### ACTIVITY
Starting at the top of the listing below, copy each line exactly, stopping after the line that contains "grt_first_pass_wirelength_mm = 24.3".

------

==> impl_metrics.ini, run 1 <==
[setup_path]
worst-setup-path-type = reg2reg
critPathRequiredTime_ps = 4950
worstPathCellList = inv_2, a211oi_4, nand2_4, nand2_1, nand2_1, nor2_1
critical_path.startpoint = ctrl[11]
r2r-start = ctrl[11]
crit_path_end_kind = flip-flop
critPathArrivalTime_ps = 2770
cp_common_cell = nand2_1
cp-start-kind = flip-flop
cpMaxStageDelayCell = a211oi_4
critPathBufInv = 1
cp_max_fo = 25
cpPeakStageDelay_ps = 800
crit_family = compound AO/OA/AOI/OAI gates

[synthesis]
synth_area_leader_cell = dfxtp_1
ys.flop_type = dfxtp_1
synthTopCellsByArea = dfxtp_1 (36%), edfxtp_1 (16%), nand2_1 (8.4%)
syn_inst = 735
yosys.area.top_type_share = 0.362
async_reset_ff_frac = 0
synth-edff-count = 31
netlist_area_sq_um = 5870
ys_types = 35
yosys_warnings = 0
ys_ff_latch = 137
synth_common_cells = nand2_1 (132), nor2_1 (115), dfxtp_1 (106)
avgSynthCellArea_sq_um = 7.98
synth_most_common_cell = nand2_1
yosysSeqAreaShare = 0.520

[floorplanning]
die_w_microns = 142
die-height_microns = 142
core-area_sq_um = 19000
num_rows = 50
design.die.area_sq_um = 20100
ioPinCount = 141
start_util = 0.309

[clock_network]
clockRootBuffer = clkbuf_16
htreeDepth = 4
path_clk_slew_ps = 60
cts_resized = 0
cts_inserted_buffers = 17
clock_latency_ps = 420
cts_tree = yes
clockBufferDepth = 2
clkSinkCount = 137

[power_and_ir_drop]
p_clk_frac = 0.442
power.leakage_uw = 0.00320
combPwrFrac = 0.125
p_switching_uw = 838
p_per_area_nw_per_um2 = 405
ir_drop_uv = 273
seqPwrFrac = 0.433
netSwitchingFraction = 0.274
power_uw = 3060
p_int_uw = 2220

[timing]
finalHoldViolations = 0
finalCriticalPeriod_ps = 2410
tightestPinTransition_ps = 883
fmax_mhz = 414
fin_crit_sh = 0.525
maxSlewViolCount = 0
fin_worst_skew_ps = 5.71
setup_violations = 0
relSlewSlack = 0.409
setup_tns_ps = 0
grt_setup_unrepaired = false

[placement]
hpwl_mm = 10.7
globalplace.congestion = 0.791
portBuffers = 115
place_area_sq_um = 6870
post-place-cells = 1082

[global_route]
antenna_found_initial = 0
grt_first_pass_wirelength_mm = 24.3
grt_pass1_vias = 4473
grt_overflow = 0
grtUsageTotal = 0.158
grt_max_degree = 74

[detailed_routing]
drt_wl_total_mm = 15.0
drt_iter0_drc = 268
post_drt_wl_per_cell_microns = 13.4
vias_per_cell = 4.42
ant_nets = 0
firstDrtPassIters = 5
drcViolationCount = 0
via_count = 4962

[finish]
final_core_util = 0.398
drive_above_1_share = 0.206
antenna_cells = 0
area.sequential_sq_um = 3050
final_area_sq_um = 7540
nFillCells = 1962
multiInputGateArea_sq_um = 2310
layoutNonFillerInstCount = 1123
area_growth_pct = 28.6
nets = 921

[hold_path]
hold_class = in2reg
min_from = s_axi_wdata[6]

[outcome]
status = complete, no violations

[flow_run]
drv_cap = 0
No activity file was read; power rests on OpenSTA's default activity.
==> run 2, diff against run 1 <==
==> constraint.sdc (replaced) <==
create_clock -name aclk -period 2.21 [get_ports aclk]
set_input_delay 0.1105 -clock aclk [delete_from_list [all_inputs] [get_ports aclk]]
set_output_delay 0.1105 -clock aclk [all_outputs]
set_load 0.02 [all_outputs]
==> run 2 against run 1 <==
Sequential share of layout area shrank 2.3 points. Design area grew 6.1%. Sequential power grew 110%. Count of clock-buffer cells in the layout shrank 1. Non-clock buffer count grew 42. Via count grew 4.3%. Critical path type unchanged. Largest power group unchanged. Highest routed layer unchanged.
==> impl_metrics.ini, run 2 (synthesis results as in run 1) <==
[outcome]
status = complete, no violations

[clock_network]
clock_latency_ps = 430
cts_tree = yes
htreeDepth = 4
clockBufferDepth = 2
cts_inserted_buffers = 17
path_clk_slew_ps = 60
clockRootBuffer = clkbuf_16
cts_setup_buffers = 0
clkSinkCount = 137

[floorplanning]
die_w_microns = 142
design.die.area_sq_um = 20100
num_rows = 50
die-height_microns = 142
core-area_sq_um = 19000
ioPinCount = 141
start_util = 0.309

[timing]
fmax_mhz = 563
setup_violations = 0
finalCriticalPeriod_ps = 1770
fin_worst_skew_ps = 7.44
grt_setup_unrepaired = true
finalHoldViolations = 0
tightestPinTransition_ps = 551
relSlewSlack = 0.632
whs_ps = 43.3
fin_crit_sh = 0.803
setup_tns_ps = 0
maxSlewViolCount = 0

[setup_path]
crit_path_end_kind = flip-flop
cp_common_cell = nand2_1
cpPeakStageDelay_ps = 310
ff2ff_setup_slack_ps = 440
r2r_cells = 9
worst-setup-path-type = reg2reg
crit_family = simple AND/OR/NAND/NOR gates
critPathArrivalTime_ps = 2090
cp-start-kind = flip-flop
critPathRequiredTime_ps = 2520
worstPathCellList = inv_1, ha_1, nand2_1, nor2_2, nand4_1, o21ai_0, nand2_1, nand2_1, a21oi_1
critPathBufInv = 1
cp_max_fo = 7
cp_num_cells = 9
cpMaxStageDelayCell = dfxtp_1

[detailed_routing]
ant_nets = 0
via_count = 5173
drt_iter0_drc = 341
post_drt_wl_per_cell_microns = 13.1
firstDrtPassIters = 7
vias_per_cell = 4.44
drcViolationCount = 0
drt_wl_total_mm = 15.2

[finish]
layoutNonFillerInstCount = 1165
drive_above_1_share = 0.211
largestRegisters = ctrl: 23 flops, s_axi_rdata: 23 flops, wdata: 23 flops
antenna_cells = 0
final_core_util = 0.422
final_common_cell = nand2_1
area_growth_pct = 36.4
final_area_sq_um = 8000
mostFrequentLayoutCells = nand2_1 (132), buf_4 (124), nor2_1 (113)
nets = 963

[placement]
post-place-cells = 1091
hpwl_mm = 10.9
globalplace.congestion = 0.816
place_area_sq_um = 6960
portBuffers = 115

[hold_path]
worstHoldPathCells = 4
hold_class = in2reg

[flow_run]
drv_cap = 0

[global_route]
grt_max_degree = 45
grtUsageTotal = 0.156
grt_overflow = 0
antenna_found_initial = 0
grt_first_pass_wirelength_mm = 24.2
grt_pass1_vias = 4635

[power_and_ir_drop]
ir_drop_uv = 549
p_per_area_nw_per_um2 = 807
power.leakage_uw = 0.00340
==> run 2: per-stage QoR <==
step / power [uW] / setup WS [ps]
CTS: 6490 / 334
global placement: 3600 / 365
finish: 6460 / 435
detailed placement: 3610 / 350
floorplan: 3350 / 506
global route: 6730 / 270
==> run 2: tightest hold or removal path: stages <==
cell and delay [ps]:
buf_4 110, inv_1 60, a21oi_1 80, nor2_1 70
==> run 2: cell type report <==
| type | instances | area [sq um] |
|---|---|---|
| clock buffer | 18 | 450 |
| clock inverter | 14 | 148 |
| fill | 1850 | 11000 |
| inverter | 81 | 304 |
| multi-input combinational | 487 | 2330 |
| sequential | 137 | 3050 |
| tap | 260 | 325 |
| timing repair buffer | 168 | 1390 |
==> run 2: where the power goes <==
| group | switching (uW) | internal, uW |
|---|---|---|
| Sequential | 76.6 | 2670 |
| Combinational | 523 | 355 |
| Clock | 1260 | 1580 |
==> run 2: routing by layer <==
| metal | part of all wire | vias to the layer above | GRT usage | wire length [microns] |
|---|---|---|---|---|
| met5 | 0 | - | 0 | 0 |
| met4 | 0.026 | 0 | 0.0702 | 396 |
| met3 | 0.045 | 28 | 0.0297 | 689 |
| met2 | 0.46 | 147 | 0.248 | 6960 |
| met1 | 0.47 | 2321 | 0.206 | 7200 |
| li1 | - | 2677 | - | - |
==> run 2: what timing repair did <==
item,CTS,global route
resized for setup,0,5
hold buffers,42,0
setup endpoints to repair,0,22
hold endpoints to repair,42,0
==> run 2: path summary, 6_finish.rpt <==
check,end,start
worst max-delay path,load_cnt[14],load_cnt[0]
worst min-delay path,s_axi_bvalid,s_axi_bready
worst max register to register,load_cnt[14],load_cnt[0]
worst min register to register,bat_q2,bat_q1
File: src/rtl/dhrm_current_filter.sv
// First order low-pass for the output current monitor.
// Assumes the raw sample is valid every enabled clock.
`timescale 1ns/1ps
`include "dhrm_cfg.svh"

module dhrm_current_filter
    import dhrm_pkg::*;
#(
    parameter int unsigned TICK_CYCLES = (`DHRM_FILT_CYCLES >> `DHRM_FILT_SHIFT)
) (
    input  wire logic        sys_clk,
    input  wire logic        rst_n,
    input  wire logic        clk_en,
    input  wire logic [15:0] raw_in,
    output logic      [15:0] filt_out
);

    // Tick period is tau/16, so alpha 1/16 per tick gives tau
    logic [31:0] tick_cnt_q;
    logic [23:0] acc_q;
    wire         tick = (tick_cnt_q >= TICK_CYCLES - 1);
    wire  [23:0] acc_next = acc_q - (acc_q >> `DHRM_FILT_SHIFT)
                            + {8'h00, raw_in};

    always_ff @(posedge sys_clk or negedge rst_n) begin
        if (!rst_n) begin
            tick_cnt_q <= 32'h0000_0000;
            acc_q      <= 24'h00_0000;
        end else if (clk_en) begin
            tick_cnt_q <= tick ? 32'h0000_0000 : tick_cnt_q + 32'h1;
            if (tick) begin
                acc_q <= acc_next;
            end
        end
    end

    assign filt_out = acc_q[`DHRM_FILT_SHIFT +: 16];

endmodule : dhrm_current_filter

File: src/rtl/dhrm_hour_counter.sv
// Saturating hour counter driven by a count enable.
// Assumes count_en is a level sampled on sys_clk.
`timescale 1ns/1ps
`include "dhrm_cfg.svh"

module dhrm_hour_counter
    import dhrm_pkg::*;
#(
    parameter longint unsigned HOUR_CYCLES = `DHRM_HOUR_CYCLES
) (
    input  wire logic        sys_clk,
    input  wire logic        rst_n,
    input  wire logic        clk_en,
    input  wire logic        count_en,
    output logic      [31:0] hours
);

    logic [39:0] sub_q;
    logic [31:0] hours_q;
    wire         hour_done = (sub_q >= 40'(HOUR_CYCLES - 1));

    always_ff @(posedge sys_clk or negedge rst_n) begin
        if (!rst_n) begin
            sub_q   <= 40'h00_0000_0000;
            hours_q <= 32'h0000_0000;
        end else if (clk_en && count_en) begin
            sub_q <= hour_done ? 40'h00_0000_0000 : sub_q + 40'h1;
            // Holds at the display limit rather than wrapping
            if (hour_done && hours_q < `DHRM_MAX_HOURS) begin
                hours_q <= hours_q + 32'h1;
            end
        end
    end

    assign hours = hours_q;

endmodule : dhrm_hour_counter

File: src/rtl/dhrm_regmap.sv
// Holding register bank of a motor drive, seen from the network side.
// Assumes a frame engine that gives one word request per strobe and
// returns the exception code; drive core supplies live samples.
//
// Functional notes
// Network integers are engineering values times 10 or 100; held scaled.
// Master scales written values into the listed range and reads back.
// One bit stands for the register's resolution, possibly fractional.
// Wide values use two consecutive offsets, high word then low word.
// Frequency command 0..4000, used only when source select is 03.
// Drive state register reports code 0 to 9, read only.
// Process value 0..1000, PID feedback only when source select is 02.
// Live output frequency reported 0..4000, read only.
// Output current filtered with 100 ms constant, 0..2000.
// Scaled PID feedback reported as word pair up to 999900.
// Five input terminals in bits 0 to 4.
// Output terminal bits 0..5 and 8..10 reported.
// Scaled output frequency as word pair up to 3996000.
// Output voltage reported 0..20000.
// Run and power-on hour counters, word pairs up to 999999.
// Heatsink temperature reported 0..2000.
// Trip events counted 0 to 65535, read only.
// DC bus voltage reported 0..9999.
// Electronic thermal accumulation reported 0..1000.
// Writes to read-only registers answer 22h and change nothing.
// Writes outside the permitted range answer 21h.
// Unlisted offsets read zero; writes to them answer 22h.
`timescale 1ns/1ps
`include "dhrm_cfg.svh"

module dhrm_regmap
    import dhrm_pkg::*;
#(
    parameter int unsigned     FILT_TICK   =
        (`DHRM_FILT_CYCLES >> `DHRM_FILT_SHIFT),
    parameter longint unsigned HOUR_CYCLES = `DHRM_HOUR_CYCLES
) (
    input  wire logic        sys_clk,
    input  wire logic        rst_n,
    input  wire logic        clk_en,
    // Word request from the frame engine
    input  wire logic        req_valid,
    input  wire logic        req_write,
    input  wire logic [15:0] req_addr,
    input  wire logic [15:0] req_wdata,
    output logic             rsp_valid,
    output logic      [15:0] rsp_rdata,
    output logic      [7:0]  rsp_exception,
    // Source selections held in the parameter store
    input  wire logic [7:0]  freq_source_select,
    input  wire logic [7:0]  feedback_source_select,
    input  wire logic [15:0] feedback_scale_factor,
    input  wire logic [15:0] freq_display_scale,
    input  wire logic [15:0] local_freq_ref,
    input  wire logic [15:0] local_process_value,
    // Live drive samples
    input  wire logic [3:0]  drive_state,
    input  wire logic [15:0] output_freq,
    input  wire logic [15:0] output_current_raw,
    input  wire logic [1:0]  rotation_dir,
    input  wire logic [4:0]  input_terminals,
    input  wire logic        run_output,
    input  wire logic        freq_arrival_const,
    input  wire logic        freq_arrival_over,
    input  wire logic        overload_output,
    input  wire logic        pid_deviation_output,
    input  wire logic        alarm_output,
    input  wire logic        dc_output,
    input  wire logic        feedback_compare_output,
    input  wire logic        network_loss_output,
    input  wire logic [15:0] output_voltage,
    input  wire logic [15:0] heatsink_temp,
    input  wire logic [15:0] dc_bus_volt,
    input  wire logic [15:0] thermal_accum,
    input  wire logic        trip_event,
    // Selected values handed to the drive core
    output logic      [15:0] freq_ref_out,
    output logic      [15:0] pid_feedback_out
);

    ////////////////////////////////////////////////////////////////////////
    // Helpers

    function automatic logic [15:0] sat16(input logic [15:0] v,
                                          input logic [15:0] lim);
        sat16 = (v > lim) ? lim : v;
    endfunction : sat16

    function automatic logic [31:0] sat32(input logic [31:0] v,
                                          input logic [31:0] lim);
        sat32 = (v > lim) ? lim : v;
    endfunction : sat32

    ////////////////////////////////////////////////////////////////////////
    // Writable registers and counters

    logic [15:0] output_freq_command_q;
    logic [15:0] network_process_value_q;
    logic [15:0] trip_event_count_q;
    logic        trip_event_d1_q;
    logic        rsp_valid_q;
    logic [15:0] rsp_rdata_q;
    logic [7:0]  rsp_exception_q;
    logic [15:0] curr_filt;
    logic [31:0] run_hours;
    logic [31:0] power_on_hours;

    dhrm_current_filter #(
        .TICK_CYCLES (FILT_TICK)
    ) u_curr_filt (
        .sys_clk  (sys_clk),
        .rst_n    (rst_n),
        .clk_en   (clk_en),
        .raw_in   (output_current_raw),
        .filt_out (curr_filt)
    );

    wire drive_running = (drive_state == 4'(DHRM_ST_RUN)) ||
                         (drive_state == 4'(DHRM_ST_JOG));

    dhrm_hour_counter #(
        .HOUR_CYCLES (HOUR_CYCLES)
    ) u_run_hours (
        .sys_clk  (sys_clk),
        .rst_n    (rst_n),
        .clk_en   (clk_en),
        .count_en (drive_running),
        .hours    (run_hours)
    );

    dhrm_hour_counter #(
        .HOUR_CYCLES (HOUR_CYCLES)
    ) u_pon_hours (
        .sys_clk  (sys_clk),
        .rst_n    (rst_n),
        .clk_en   (clk_en),
        .count_en (1'b1),
        .hours    (power_on_hours)
    );

    ////////////////////////////////////////////////////////////////////////
    // Derived monitor values

    // Scaled values are computed wide and clipped to the display range
    wire [31:0] fb_product    = 32'(pid_feedback_out) *
                                32'(feedback_scale_factor);
    wire [31:0] sfreq_product = 32'(output_freq) *
                                32'(freq_display_scale);
    wire [31:0] fb_mon    = sat32(fb_product, `DHRM_MAX_FB);
    wire [31:0] sfreq_mon = sat32(sfreq_product, `DHRM_MAX_SFREQ);
    wire [15:0] out_term  = {5'h00, network_loss_output,
                             feedback_compare_output, dc_output,
                             2'b00, alarm_output, pid_deviation_output,
                             overload_output, freq_arrival_over,
                             freq_arrival_const, run_output};
    wire [15:0] state_mon = (16'(drive_state) > `DHRM_MAX_STATE) ?
                            16'(DHRM_ST_INITIAL) : 16'(drive_state);


    assign freq_ref_out = (freq_source_select == `DHRM_FREQ_SRC_NET) ?
                          output_freq_command_q : local_freq_ref;

    assign pid_feedback_out =
        (feedback_source_select == `DHRM_FB_SRC_NET) ?
        network_process_value_q : local_process_value;

    ////////////////////////////////////////////////////////////////////////
    // Address decode

    logic [15:0]  rd_word;
    dhrm_access_t acc;

    always_comb begin
        rd_word = 16'h0000;
        acc     = DHRM_ACC_RO;
        case (req_addr)
            `DHRM_OFS_FREQ_CMD: begin
                rd_word = output_freq_command_q;
                acc     = DHRM_ACC_RW;
            end
            `DHRM_OFS_STATE:    rd_word = state_mon;
            `DHRM_OFS_PV: begin
                rd_word = network_process_value_q;
                acc     = DHRM_ACC_RW;
            end
            `DHRM_OFS_TRIP_CNT: rd_word = trip_event_count_q;
            `DHRM_OFS_FREQ_MON:
                rd_word = sat16(output_freq, `DHRM_MAX_FREQ);
            `DHRM_OFS_CURR_MON:
                rd_word = sat16(curr_filt, `DHRM_MAX_CURR);
            `DHRM_OFS_ROT_DIR:  rd_word = {14'h0000, rotation_dir};
            `DHRM_OFS_FB_HI:    rd_word = fb_mon[31:16];
            `DHRM_OFS_FB_LO:    rd_word = fb_mon[15:0];
            `DHRM_OFS_IN_TERM:
                rd_word = {11'h000, input_terminals}
                          & `DHRM_IN_TERM_MASK;
            `DHRM_OFS_OUT_TERM:
                rd_word = out_term & `DHRM_OUT_TERM_MASK;
            `DHRM_OFS_SFREQ_HI: rd_word = sfreq_mon[31:16];
            `DHRM_OFS_SFREQ_LO: rd_word = sfreq_mon[15:0];
            `DHRM_OFS_VOLT_MON:
                rd_word = sat16(output_voltage, `DHRM_MAX_VOLT);
            `DHRM_OFS_RUN_HI:   rd_word = run_hours[31:16];
            `DHRM_OFS_RUN_LO:   rd_word = run_hours[15:0];
            `DHRM_OFS_PON_HI:   rd_word = power_on_hours[31:16];
            `DHRM_OFS_PON_LO:   rd_word = power_on_hours[15:0];
            `DHRM_OFS_HEATSINK:
                rd_word = sat16(heatsink_temp, `DHRM_MAX_TEMP);
            `DHRM_OFS_DC_BUS:
                rd_word = sat16(dc_bus_volt, `DHRM_MAX_DCBUS);
            `DHRM_OFS_THERMAL:
                rd_word = sat16(thermal_accum, `DHRM_MAX_THERM);
            default: begin
                rd_word = 16'h0000;
                acc     = DHRM_ACC_NONE;
            end
        endcase
    end

    wire        is_freq_cmd = (req_addr == `DHRM_OFS_FREQ_CMD);
    // Raw integers kept as received; the core divides by 10 itself
    wire [15:0] wr_limit    = is_freq_cmd ? `DHRM_MAX_FREQ
                                          : `DHRM_MAX_PV;
    wire        wr_ro       = (acc != DHRM_ACC_RW);
    wire        wr_range    = (req_wdata > wr_limit);
    wire        wr_ok       = req_valid && req_write && !wr_ro && !wr_range;
    wire [7:0]  exc_d       = !req_write ? `DHRM_EXC_NONE :
                              wr_ro      ? `DHRM_EXC_READ_ONLY :
                              wr_range   ? `DHRM_EXC_RANGE :
                                           `DHRM_EXC_NONE;
    wire        trip_rise   = trip_event && !trip_event_d1_q;
    wire        trip_inc    = trip_rise && (trip_event_count_q != 16'hFFFF);

    ////////////////////////////////////////////////////////////////////////
    // State

    always_ff @(posedge sys_clk or negedge rst_n) begin
        if (!rst_n) begin
            output_freq_command_q   <= 16'h0000;
            network_process_value_q <= 16'h0000;
        end else if (clk_en && wr_ok) begin
            if (is_freq_cmd) begin
                output_freq_command_q <= req_wdata;
            end else begin
                network_process_value_q <= req_wdata;
            end
        end
    end

    always_ff @(posedge sys_clk or negedge rst_n) begin
        if (!rst_n) begin
            trip_event_count_q <= 16'h0000;
            trip_event_d1_q    <= 1'b0;
        end else if (clk_en) begin
            trip_event_d1_q <= trip_event;
            if (trip_inc) begin
                trip_event_count_q <= trip_event_count_q + 16'h1;
            end
        end
    end

    always_ff @(posedge sys_clk or negedge rst_n) begin
        if (!rst_n) begin
            rsp_valid_q     <= 1'b0;
            rsp_rdata_q     <= 16'h0000;
            rsp_exception_q <= `DHRM_EXC_NONE;
        end else if (clk_en) begin
            rsp_valid_q <= req_valid;
            if (req_valid) begin
                rsp_rdata_q     <= req_write ? 16'h0000 : rd_word;
                rsp_exception_q <= exc_d;
            end
        end
    end

    assign rsp_valid     = rsp_valid_q;
    assign rsp_rdata     = rsp_rdata_q;
    assign rsp_exception = rsp_exception_q;

endmodule : dhrm_regmap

------

### PROBLEM SOLUTION
==> impl_metrics.ini, run 1 <==
[setup_path]
worst-setup-path-type = reg2reg
critPathRequiredTime_ps = 4950
worstPathCellList = inv_2, a211oi_4, nand2_4, nand2_1, nand2_1, nor2_1
critical_path.startpoint = ctrl[11]
r2r-start = ctrl[11]
crit_path_end_kind = flip-flop
critPathArrivalTime_ps = 2770
cp_common_cell = nand2_1
cp-start-kind = flip-flop
cpMaxStageDelayCell = a211oi_4
critPathBufInv = 1
cp_max_fo = 25
cpPeakStageDelay_ps = 800
crit_family = compound AO/OA/AOI/OAI gates

[synthesis]
synth_area_leader_cell = dfxtp_1
ys.flop_type = dfxtp_1
synthTopCellsByArea = dfxtp_1 (36%), edfxtp_1 (16%), nand2_1 (8.4%)
syn_inst = 735
yosys.area.top_type_share = 0.362
async_reset_ff_frac = 0
synth-edff-count = 31
netlist_area_sq_um = 5870
ys_types = 35
yosys_warnings = 0
ys_ff_latch = 137
synth_common_cells = nand2_1 (132), nor2_1 (115), dfxtp_1 (106)
avgSynthCellArea_sq_um = 7.98
synth_most_common_cell = nand2_1
yosysSeqAreaShare = 0.520

[floorplanning]
die_w_microns = 142
die-height_microns = 142
core-area_sq_um = 19000
num_rows = 50
design.die.area_sq_um = 20100
ioPinCount = 141
start_util = 0.309

[clock_network]
clockRootBuffer = clkbuf_16
htreeDepth = 4
path_clk_slew_ps = 60
cts_resized = 0
cts_inserted_buffers = 17
clock_latency_ps = 420
cts_tree = yes
clockBufferDepth = 2
clkSinkCount = 137

[power_and_ir_drop]
p_clk_frac = 0.442
power.leakage_uw = 0.00320
combPwrFrac = 0.125
p_switching_uw = 838
p_per_area_nw_per_um2 = 405
ir_drop_uv = 273
seqPwrFrac = 0.433
netSwitchingFraction = 0.274
power_uw = 3060
p_int_uw = 2220

[timing]
finalHoldViolations = 0
finalCriticalPeriod_ps = 2410
tightestPinTransition_ps = 883
fmax_mhz = 414
fin_crit_sh = 0.525
maxSlewViolCount = 0
fin_worst_skew_ps = 5.71
setup_violations = 0
relSlewSlack = 0.409
setup_tns_ps = 0
grt_setup_unrepaired = false

[placement]
hpwl_mm = 10.7
globalplace.congestion = 0.791
portBuffers = 115
place_area_sq_um = 6870
post-place-cells = 1082

[global_route]
antenna_found_initial = 0
grt_first_pass_wirelength_mm = 24.3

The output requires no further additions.